Non-urgent elective operations , such as hip and knee replacements were suspended during the lockdown period to free up beds for coronavirus patients, leading to delayed care for many patients at Royal Bolton Hospital.

According to NHS rules, patients referred for non-urgent consultant-led elective care should start treatment within 18 weeks.

But NHS data shows 59 per cent of patients on the waiting list for elective operations or other treatment at Bolton NHS Foundation Trust at the end of July had been waiting longer.

That was the highest proportion since March, when 23 per cent of patients had waited 18 weeks or more,.

The figures mean 12,444 patients have been on the list for longer than the target time.

The rate was also far higher than at the same time last year, when 15 per cent of patients had been waiting beyond 18 weeks for treatment.

Saffron Cordery, deputy chief executive of NHS Providers, said the focus should not be solely on what Covid-19 stopped the NHS from doing, and called for the hard work of frontline staff to be recognised.

She added: “We are in a much better place than many would have predicted a few months ago.

“The recovery from the peak of the pandemic was always going to require step by step increases in activity and the NHS is well on the way to restoring services.”
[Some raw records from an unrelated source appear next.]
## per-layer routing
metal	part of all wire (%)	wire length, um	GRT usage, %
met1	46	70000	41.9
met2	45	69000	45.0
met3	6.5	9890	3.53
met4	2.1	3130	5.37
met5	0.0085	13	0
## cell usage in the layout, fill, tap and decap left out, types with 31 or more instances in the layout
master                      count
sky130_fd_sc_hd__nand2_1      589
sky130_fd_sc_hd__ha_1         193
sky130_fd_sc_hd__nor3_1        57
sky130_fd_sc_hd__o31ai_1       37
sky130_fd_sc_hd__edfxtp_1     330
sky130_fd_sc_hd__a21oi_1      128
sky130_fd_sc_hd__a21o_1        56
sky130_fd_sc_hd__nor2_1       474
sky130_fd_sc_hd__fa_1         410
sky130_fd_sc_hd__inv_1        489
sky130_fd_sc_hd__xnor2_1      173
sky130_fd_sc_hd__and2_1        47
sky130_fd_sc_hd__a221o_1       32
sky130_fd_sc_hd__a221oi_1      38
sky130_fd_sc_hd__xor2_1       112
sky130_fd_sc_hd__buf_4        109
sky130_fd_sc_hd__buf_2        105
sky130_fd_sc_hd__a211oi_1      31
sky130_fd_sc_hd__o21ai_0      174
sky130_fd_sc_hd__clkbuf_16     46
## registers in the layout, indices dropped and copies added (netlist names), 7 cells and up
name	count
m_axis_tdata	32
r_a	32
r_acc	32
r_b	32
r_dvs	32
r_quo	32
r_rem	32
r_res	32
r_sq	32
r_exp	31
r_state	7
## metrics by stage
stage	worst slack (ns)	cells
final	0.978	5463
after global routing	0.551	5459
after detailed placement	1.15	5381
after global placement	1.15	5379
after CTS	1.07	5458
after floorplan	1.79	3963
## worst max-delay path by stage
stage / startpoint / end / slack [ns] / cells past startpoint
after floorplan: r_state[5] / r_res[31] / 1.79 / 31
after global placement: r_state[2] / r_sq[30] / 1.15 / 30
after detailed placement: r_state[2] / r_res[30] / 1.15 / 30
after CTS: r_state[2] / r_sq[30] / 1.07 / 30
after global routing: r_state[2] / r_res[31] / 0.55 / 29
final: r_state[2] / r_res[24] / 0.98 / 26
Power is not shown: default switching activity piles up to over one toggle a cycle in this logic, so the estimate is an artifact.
--- src/sv/sprc_pkg.sv ---
`timescale 1ns / 1ps
// ----------------------------------------------------------------------------
// sprc_pkg
// Shared types and constants for the source port range check block.
// ----------------------------------------------------------------------------
package sprc_pkg;

  localparam int NUM_TABLES       = 16;
  localparam int RANGES_PER_TABLE = 32;

  localparam int TABLE_IDX_W = 4;
  localparam int SLOT_IDX_W  = 5;
  localparam int PORT_W      = 16;
  localparam int ADDR_IN_W   = 32;
  localparam int PROTO_W     = 8;

  // Row address width of the range memory (one row per table).
  localparam int ROW_ADDR_W = (NUM_TABLES > 1) ? $clog2(NUM_TABLES) : 1;
  // Entry select width within a row.
  localparam int ENTRY_SEL_W = $clog2(RANGES_PER_TABLE);

  localparam logic [PORT_W-1:0]    PORT_MAX   = 16'hFFFF;
  localparam logic [PORT_W-1:0]    PORT_ZERO  = 16'h0000;
  localparam logic [ADDR_IN_W-1:0] ADDR_BCAST = 32'hFFFF_FFFF;
  localparam logic [3:0]           MCAST_NIB  = 4'hE;
  localparam logic [PROTO_W-1:0]   PROTO_TCP  = 8'd6;
  localparam logic [PROTO_W-1:0]   PROTO_UDP  = 8'd17;

  typedef enum logic {
    REQ_WRITE = 1'b0,
    REQ_CHECK = 1'b1
  } req_type_e;

  typedef struct packed {
    logic [PORT_W-1:0] lo;
    logic [PORT_W-1:0] hi;
  } entry_t;

  typedef entry_t [RANGES_PER_TABLE-1:0] row_t;

  // Control carried from the read stage to the result stage.
  typedef struct packed {
    logic valid;
    logic write_done;
    logic bypass;
    logic do_check;
  } res_ctrl_t;

endpackage

--- src/sv/sprc_match.sv ---
`timescale 1ns / 1ps
// ----------------------------------------------------------------------------
// sprc_match
// Parallel port compare against one row; registered per-entry hit vector.
// ----------------------------------------------------------------------------
module sprc_match (
  input  logic                          clk_i,
  input  logic                          en_i,
  input  sprc_pkg::row_t                row_i,
  input  logic [sprc_pkg::PORT_W-1:0]   port_i,
  output logic                          any_hit_o
);

  logic [sprc_pkg::RANGES_PER_TABLE-1:0] hit_d;
  logic [sprc_pkg::RANGES_PER_TABLE-1:0] hit_q;

  always_comb begin
    for (int i = 0; i < sprc_pkg::RANGES_PER_TABLE; i++) begin
      if (row_i[i].lo == sprc_pkg::PORT_ZERO) begin
        hit_d[i] = 1'b0;
      end else if (port_i == sprc_pkg::PORT_MAX) begin
        // top port: high bound cannot express it, low bound must equal it
        hit_d[i] = (row_i[i].lo == sprc_pkg::PORT_MAX);
      end else begin
        hit_d[i] = (row_i[i].lo <= port_i) && (port_i < row_i[i].hi);
      end
    end
  end

  always_ff @(posedge clk_i) begin
    if (en_i) begin
      hit_q <= hit_d;
    end
  end

  assign any_hit_o = |hit_q;

endmodule

--- config.mk ---
export PLATFORM = sky130hd
export DESIGN_NAME = sprc_match
export DESIGN_NICKNAME = d
export VERILOG_FILES = /design/src/sv/sprc_pkg.sv /design/src/sv/sprc_match.sv
export SDC_FILE = /design/constraint.sdc
export NUM_CORES = 2
export LEC_CHECK = 0
export ABC_AREA = 1
export BUFFER_PORTS_ARGS = -buffer_cell sky130_fd_sc_hd__buf_2
export CAP_MARGIN = 20
export CELL_PAD_IN_SITES_DETAIL_PLACEMENT = 2
export CELL_PAD_IN_SITES_GLOBAL_PLACEMENT = 2
export CORE_AREA = 8 8 395 397
export DETAILED_ROUTE_END_ITERATION = 10
export DIE_AREA = 0 0 403 405
export PLACE_DENSITY_LB_ADDON = 0.08
export SYNTH_ARGS = -nofsm -noshare
export SYNTH_HDL_FRONTEND = slang
export SYNTH_SLANG_ARGS = --single-unit
--- constraint.sdc ---
create_clock -name clk_i -period 2.7 [get_ports clk_i]
set_input_delay 0.54 -clock clk_i [delete_from_list [all_inputs] [get_ports clk_i]]
set_output_delay 0.54 -clock clk_i [all_outputs]
set_load 0.02 [all_outputs]
# Word-level counts from Yosys, hierarchy flattened
# Index checks and enable logic that the tools add are counted.
# word_totals
register_bits	32
in_bits	1042
output_inout_bits	1
elab_cells	226
# op_classes
order_cmp	64
eq_ne	33
muxes	32
n_reduce_logical	65
# op_table
cell	n
$eq A16 B16 Y1 const B	33
$le A16 B16 Y1	32
$logic_not A16 Y1	32
$lt A16 B16 Y1	32
$logic_and A1 B1 Y1	32
$mux W1	32
$reduce_or A32 Y1	1

# Longest topological paths before layout
# logic_depth
ltp_word	3
mapped_depth	14
depth_no_buf	14

# Worst setup path before layout
# Ideal clock, no wire load.
# synth_timing
path_type	input to register
from	input port port_i[15] (netlist bit)
to	register hit_q[12] (netlist bit) (data pin)
setup_time_ns	0.261
arrival_ns	1.971
t_required_ns	2.439
path_slack_ns	0.467
cell_stages	9
n_path_buf	0
cell_sequence	inv_1 ha_1 nand2_1 nor4_1 nand2_1 nand2_1 nand2_1 nand2_1 a21oi_2
# synth_via
elab_chain_cells	3
elab_cells_between_ends	5
cone_classes	order compare: 2; eq/ne: 1; mux: 1; reduce/logical: 1
# synth_lines
element	line_no	rtl
from (decl)	sprc_match.sv:10	input logic [sprc_pkg::PORT_W-1:0] port_i,
$le A16 B16 Y1 or $lt A16 B16 Y1 (tied branches)	sprc_match.sv:25	hit_d[i] = (row_i[i].lo <= port_i) && (port_i < row_i[i].hi);
$logic_and A1 B1 Y1	sprc_match.sv:25	
$mux W1 (*)	sprc_match.sv:21	end else if (port_i == sprc_pkg::PORT_MAX) begin
to (signal assigned)	sprc_match.sv:32	hit_q <= hit_d;
to (decl)	sprc_match.sv:15	logic [sprc_pkg::RANGES_PER_TABLE-1:0] hit_q;
# Mark *: on every way between the ends. The rest lies on a longest branch, timed or not.
# A chain may end at the register's enable or synchronous reset.

# Worst setup path after layout
# layout_timing
from	register hit_q[28] (netlist bit)
to	output port any_hit_o
# layout_via
elab_chain_cells	1
# layout_lines
element	line_no	rtl
$reduce_or A32 Y1	sprc_match.sv:36	assign any_hit_o = |hit_q;
to (decl)	sprc_match.sv:11	output logic any_hit_o
# No other way between the ends.

==> out/qor_table.md <==
| Item | Value |
| --- | --- |
| CTS tree | done |
| Remaining design rule violation count | 0 |
| RSZ-0062 raised after global routing | no |
| Cells traversed along the worst timing path | nor4_1, nand4_1, or2_2, buf_2 |
| Maximum number of pins on one net before global-route repair | 33 |
| WHS | 0.609 ns |
| Psw | 3.98 mW |
| Layout cell share with drive strength beyond 1 | 0.246 |
| Largest Register | hit_q |
| Power Density | 192 mW/mm^2 |
| Peak supply drop | 181 uV |
| CP arrival | 2.05 ns |
| Buffers added on ports | 1042 |
| Critical Path Source Type | flop |
| WL final | 196 mm |
| Layout Utilization | 0.261 |
| Buffer cell driving the clock tree root | sky130_fd_sc_hd__clkbuf_16 |
| Largest cells by area after synthesis | sky130_fd_sc_hd__ha_1 (44%), sky130_fd_sc_hd__nand2_1 (15%), sky130_fd_sc_hd__inv_1 (10%), sky130_fd_sc_hd__a21oi_1 (8.5%), sky130_fd_sc_hd__nor4_1 (4.0%) |
| Part of the total power dissipated in sequential elements | 0.093 |
| Area of the die | 0.163 mm^2 |
| # setup viols final | 0 |
| Outcome | finished, final reports clean |
| Clock power share | 0.089 |
| Most frequent standard cell in the layout excluding fill and tap cells | sky130_fd_sc_hd__nand2_1 |
| Highest Clock Rate | 386 MHz |
| Portion of synthesized cell area occupied by the leading cell type | 0.441 |
| Register area share after synthesis | 0.0342 |
| Hold buffer count at cts | 0 |
| Number of placement rows | 142 |
| Number of fill cells in the layout | 18400 |
| Effective utilization at floorplan | 0.188 |
| Post-CTS Repair Setup Buffers | 0 |
| Final Hold Fails | 0 |
| Number of buffer and inverter stages on the critical path | 1 |
| TritonCTS Buffers | 5 |
| Int Pwr | 3.52 mW |
| WL/cell | 25.5 um |
| Number of nets at the end of the flow | 7729 |
| Count of instances resized after the clock tree is built | 0 |
| First-pass GRT wire length | 277 mm |
| Max-capacitance violation count | 0 |
| Max reg flops | 32 |
| Mean area per synthesized cell | 6.48 um^2 |
| Category of the most critical setup path | reg -> out |
| Largest fanout on the critical path | 1 |
| # clock sinks | 32 |
| CP peak stage delay | 0.49 ns |
| Detailed Route Iter0 Violations | 1201 |
| Total count of max-transition violations in the final report | 0 |
| Average vias per placed instance | 4.72 |
| Switching portion of total power | 0.531 |
| Combinational share of power | 0.818 |
| CTS H-Tree Depth | 2 |
| Mapped Nets | 6375 |
| Number of global-route vias before repair | 39800 |
| Count of synthesis-stage warnings from yosys | 0 |
| Core region area | 0.149 mm^2 |
| Cell at the slowest stage of the critical path | sky130_fd_sc_hd__nor4_1 |
| Area added between synthesis and finish | 38.7% |
| Ports | 1043 |
| Number of different library cells in the post-synthesis netlist | 22 |
| Registers with the highest flip-flop counts | hit_q x32 |
| Normalized max-slew margin | 0.355 |
| Commonest cells after routing, fill and taps aside | sky130_fd_sc_hd__nand2_1 (1105), sky130_fd_sc_hd__buf_2 (1042), sky130_fd_sc_hd__ha_1 (992) |
| Initial antenna violation count | 188 |
| Setup crit end kind | primary output |
| Final cycle utilization of the critical path | 0.959 |
| Via count | 36400 |
| Half-perimeter wire length of the detailed placement result | 176 mm |
| Worst-Margin Slew | 0.959 ns |
| Leakage power of the design | 22.5 nW |
| Number of register bits inferred by synthesis | 32 |
| Worst min-delay path class | in -> reg |
| Overflow left after global routing | 0 |
| Mapped Cells | 4341 |
| Number of buffers on the longest clock path | 2 |
| Data required, critical path | 2.16 ns |
| Gr usage total | 0.231 |
| Count of TritonRoute iterations in the first routing pass | 5 |
| Horizontal extent of the die | 403 um |
| Cell accounting for the most synthesized area | sky130_fd_sc_hd__ha_1 |
| Routability Congestion | 0.836 |
| Clock-pin transition on the worst setup and hold timing paths | 0.07 ns |
| Total standard cell area after synthesis | 0.0281 mm^2 |
| Family with the most delay on the worst path | simple AND/OR/NAND/NOR gates |
| Post-DRT Antenna Nets | 0 |
| Final critical delay including setup and external delays | 2.59 ns |
| Die Span Y | 405 um |
-- stage by stage --
stage	setup slack (ns)	std cells	power [mW]	instance area, um^2	setup TNS, ns
global route	0.00216	7668	8.44	38900	0
finish	0.111	7697	7.49	39000	0
detailed placement	-0.182	7632	6.96	38700	-1.29
floorplan	0.467	4341	3.52	28100	0
global placement	-0.173	7632	6.76	38700	-0.894
CTS	0.0213	7640	7.71	38900	0
-- tightest hold or removal path: cells and delay by family --
kind | cells | cell delay, ns
AO/OA/AOI/OAI | 1 | 0.10
buffers and inverters | 1 | 0.11
AND/OR/NAND/NOR | 1 | 0.05
-- power groups by stage --
stage | clock [mW] | sequential, mW | combinational, mW
after global placement | 0 | 0.715 | 6.04
after CTS | 0.717 | 0.701 | 6.29
after floorplan | 0 | 0.653 | 2.87
final | 0.668 | 0.696 | 6.13
after detailed placement | 0 | 0.710 | 6.25
after global routing | 0.722 | 0.704 | 7.02
-- kinds of logic after synthesis --
logic type | share of synthesized area
buffers and inverters | 0.106
adders and majority gates | 0.441
AOI/OAI and AO/OA | 0.132
and+or+nand+nor | 0.286
DFF | 0.0342
-- routing by layer --
metal  GRT usage  part of all wire  up-vias
li1            -                 -    17700
met2       0.435              0.50      912
met5           0            0.0017        -
met4      0.0416             0.024       52
met3      0.0391             0.043      347
met1       0.274              0.43    17400
-- cell usage after synthesis, drive strengths merged --
| cell type | instances |
|---|---|
| or2 | 1 |
| inv | 776 |
| nor3 | 82 |
| nand2 | 1115 |
| nor2 | 223 |
| nand3 | 90 |
| a21o | 32 |
| buf | 8 |
| nor4 | 180 |
| edfxtp | 32 |
| o21ai | 96 |
| o21a | 70 |
| a21oi | 486 |
| ha | 992 |
| nand4 | 158 |
-- layout make-up --
type	instances	area [um^2]	area share
Multi-Input combinational cell	3525	24200	0.620
Timing Repair Buffer	1355	8240	0.211
Inverter	776	2910	0.0747
Tap cell	1944	2430	0.0623
Sequential cell	32	961	0.0246
Antenna cell	57	143	0.00366
Clock buffer	7	133	0.00340
Clock inverter	1	3.75	0.0000962
-- worst paths after layout --
check / slack, ns / end / from / cells after the start
worst min-delay path: 0.61 / hit_q[2] / row_i[89] / 3
worst max-delay path: 0.11 / any_hit_o / hit_q[28] / 4
(Power assumes the default switching activity.)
Professor Neil Mortensen, president of the Royal College of Surgeons, said patients who have been waiting months for treatment ‘cannot afford to wait until next spring’.

He added: “We urgently need to build up our hospital reserves if we are to see this winter through.

“Flu, together with continuing local Covid-19 outbreaks, must not bring surgery to a standstill again, or thousands more will suffer.”

Nationally, 2.2 million people were still waiting for treatment after 18 weeks in July,  the highest number for a single month since records began in 2007.

At 47 percent of those on the waiting list, it was also the worst performance on record.

Some 83,000 patients had been waiting for over a year, the most for any month in more than a decade.

Meanwhile, the Society for Acute Medicine has called on the Government to ‘publish full winter crisis planning proposals which include investment into staffing and estates to cope’.

Its president, Dr Susan Crossland, said: “The NHS is struggling hugely despite the drop in elective work and we are now seeing increased pressures with admissions creeping up.”